Antes da covid-19, sua família saía para comer fora toda semana. Agora, pede pizza a cada 15 dias e sua mulher, que gosta de cozinhar, assumiu o preparo das refeições. Outros hobbies, como cinema, ficaram para trás.
Ele reduziu os canais de TV por assinatura, as idas da faxineira, mudou o plano de saúde da mãe para um mais em conta e adiou a troca do carro. “Cancelei por causa da incerteza.”
'Diminuímos o número de banhos por dia'
A família de Magda Maria Barbosa de Alencar, de 53 anos, é grande. Ela, o marido, a filha, o irmão e uma sobrinha moram juntos. Com a pandemia, ela foi afastada da creche em que trabalhava, mas conseguiu manter o salário. O marido, que é garçom, ficou sem trabalho. A filha e a sobrinha continuaram trabalhando a distância e o irmão, que bancava a maior parte das despesas, fechou a empresa. Resultado: a renda familiar despencou.
Magda tirou coisas supérfluas da lista de compras e cortou em 80% o consumo de carne.

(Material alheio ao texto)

<file path="src/design/zep_pkg.sv">
// ----------------------------------------------------------------------------
// zep_pkg
// Shared types and constants for the zone edge proximity engine.
// ----------------------------------------------------------------------------
package zep_pkg;

  localparam int ZONE_SLOTS = 16;

  localparam logic [1:0] OP_LOAD   = 2'd0;
  localparam logic [1:0] OP_QUERY  = 2'd1;
  localparam logic [1:0] OP_BOUNDS = 2'd2;

  localparam logic [3:0] CFG_ZONE_COUNT     = 4'd0;
  localparam logic [3:0] CFG_NEAR_THRESHOLD = 4'd1;

  localparam logic [14:0] THRESHOLD_RESET = 15'd20;

  typedef struct packed {
    logic [1:0]         op;
    logic [3:0]         zone_index;
    logic signed [15:0] coord_x;
    logic signed [15:0] coord_y;
    logic [14:0]        extent_w;
    logic [14:0]        extent_h;
    logic [15:0]        zone_mask;
  } in_word_t;

  typedef struct packed {
    logic [3:0]         result_index;
    logic               found;
    logic               last;
    logic signed [15:0] bound_x;
    logic signed [15:0] bound_y;
    logic [15:0]        bound_w;
    logic [15:0]        bound_h;
  } out_word_t;

  typedef struct packed {
    logic [3:0]  reg_index;
    logic [15:0] value;
  } cfg_word_t;

  typedef struct packed {
    logic                       valid;
    logic                       bounds;
    logic signed [15:0]         px;
    logic signed [15:0]         py;
    logic [ZONE_SLOTS-1:0]      mask;
    logic [ZONE_SLOTS-1:0]      hits;
    logic                       any;
    logic signed [15:0]         mnx;
    logic signed [15:0]         mny;
    logic signed [16:0]         mxx;
    logic signed [16:0]         mxy;
  } chain_word_t;

endpackage

</file>
<file path="src/design/zep_cell.sv">
// ----------------------------------------------------------------------------
// zep_cell
// One zone entry of the chain: tests the passing word against its zone and
// hands the updated word to the next cell.
// ----------------------------------------------------------------------------
module zep_cell #(
  parameter int IDX = 0
) (
  input  logic                 clk,
  input  logic                 rst_n,
  input  logic                 load_en,
  input  zep_pkg::in_word_t    load_word,
  input  logic [14:0]          threshold,
  input  logic                 active,
  input  zep_pkg::chain_word_t word_in,
  output zep_pkg::chain_word_t word_out
);

  logic signed [15:0] left_r;
  logic signed [15:0] top_r;
  logic signed [16:0] right_r;
  logic signed [16:0] bot_r;

  zep_pkg::chain_word_t word_r;
  zep_pkg::chain_word_t word_nxt;

  logic signed [16:0] px_e;
  logic signed [16:0] py_e;
  logic signed [16:0] left_e;
  logic signed [16:0] top_e;
  logic signed [15:0] mnx_i;
  logic signed [15:0] mny_i;
  logic signed [16:0] mxx_i;
  logic signed [16:0] mxy_i;
  logic               horiz_edge;
  logic               vert_edge;
  logic               in_v;
  logic               in_h;
  logic               hit;

  function automatic logic is_near(logic signed [16:0] a, logic signed [16:0] b,
                                   logic [14:0] thr);
    logic signed [17:0] d;
    logic [17:0]        mag;
    d   = 18'($signed({a[16], a})) - 18'($signed({b[16], b}));
    mag = d[17] ? 18'(-d) : 18'(d);
    return mag < {3'b000, thr};
  endfunction

  always_ff @(posedge clk) begin
    if (load_en) begin
      left_r  <= load_word.coord_x;
      top_r   <= load_word.coord_y;
      right_r <= {load_word.coord_x[15], load_word.coord_x} + {2'b00, load_word.extent_w};
      bot_r   <= {load_word.coord_y[15], load_word.coord_y} + {2'b00, load_word.extent_h};
    end
  end

  assign px_e   = {word_in.px[15], word_in.px};
  assign py_e   = {word_in.py[15], word_in.py};
  assign left_e = {left_r[15], left_r};
  assign top_e  = {top_r[15], top_r};
  assign mnx_i  = word_in.mnx;
  assign mny_i  = word_in.mny;
  assign mxx_i  = word_in.mxx;
  assign mxy_i  = word_in.mxy;

  assign horiz_edge = is_near(px_e, left_e, threshold) || is_near(px_e, right_r, threshold);
  assign vert_edge  = is_near(py_e, top_e, threshold) || is_near(py_e, bot_r, threshold);
  assign in_v       = (py_e >= top_e) && (py_e <= bot_r);
  assign in_h       = (px_e >= left_e) && (px_e <= right_r);
  assign hit        = (horiz_edge && in_v) || (vert_edge && in_h);

  always_comb begin
    word_nxt = word_in;
    if (word_in.valid && active) begin
      if (!word_in.bounds) begin
        word_nxt.hits[IDX] = hit;
      end else if (word_in.mask[IDX]) begin
        word_nxt.any = 1'b1;
        if (!word_in.any) begin
          word_nxt.mnx = left_r;
          word_nxt.mny = top_r;
          word_nxt.mxx = right_r;
          word_nxt.mxy = bot_r;
        end else begin
          if (left_r < mnx_i) word_nxt.mnx = left_r;
          if (top_r < mny_i) word_nxt.mny = top_r;
          if (right_r > mxx_i) word_nxt.mxx = right_r;
          if (bot_r > mxy_i) word_nxt.mxy = bot_r;
        end
      end
    end
  end

  always_ff @(posedge clk) begin
    if (!rst_n) begin
      word_r <= '0;
    end else begin
      word_r <= word_nxt;
    end
  end

  assign word_out = word_r;

endmodule

</file>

Para economizar na conta de água, eles foram além:“Tomávamos vários banhos por dia, tivemos de diminuir”.
Antes da pandemia, a família saía para comer fora. “Agora, jamais.” As viagens para visitar os parentes em Fortaleza (CE) estão fora de cogitação.
‘Estou mais consciente nas compras'
Como milhares de brasileiros, o advogado Riccardo Marcori Varalli, de 42 anos, transferiu o escritório para casa e descobriu que pode fazer muita coisa por conta própria. Ele passou a cozinhar, reduzindo gastos com restaurante. “Não é necessário comer fora três vezes por semana, sendo que posso fazer em casa.”
Em home office, também passou a gastar menos com roupas. Ele costumava usar traje social para ir ao escritório. Agora, faz tempo que não compra itens de vestuário. “Na pandemia comecei a ficar mais consciente do tanto de coisas supérfluas que comprava.”
Varalli pretende continuar economizando. Ida a restaurantes, shoppings e grandes viagens estão suspensos. Com a renda 20% menor, ele pretende gastar com itens essenciais, como alimentos.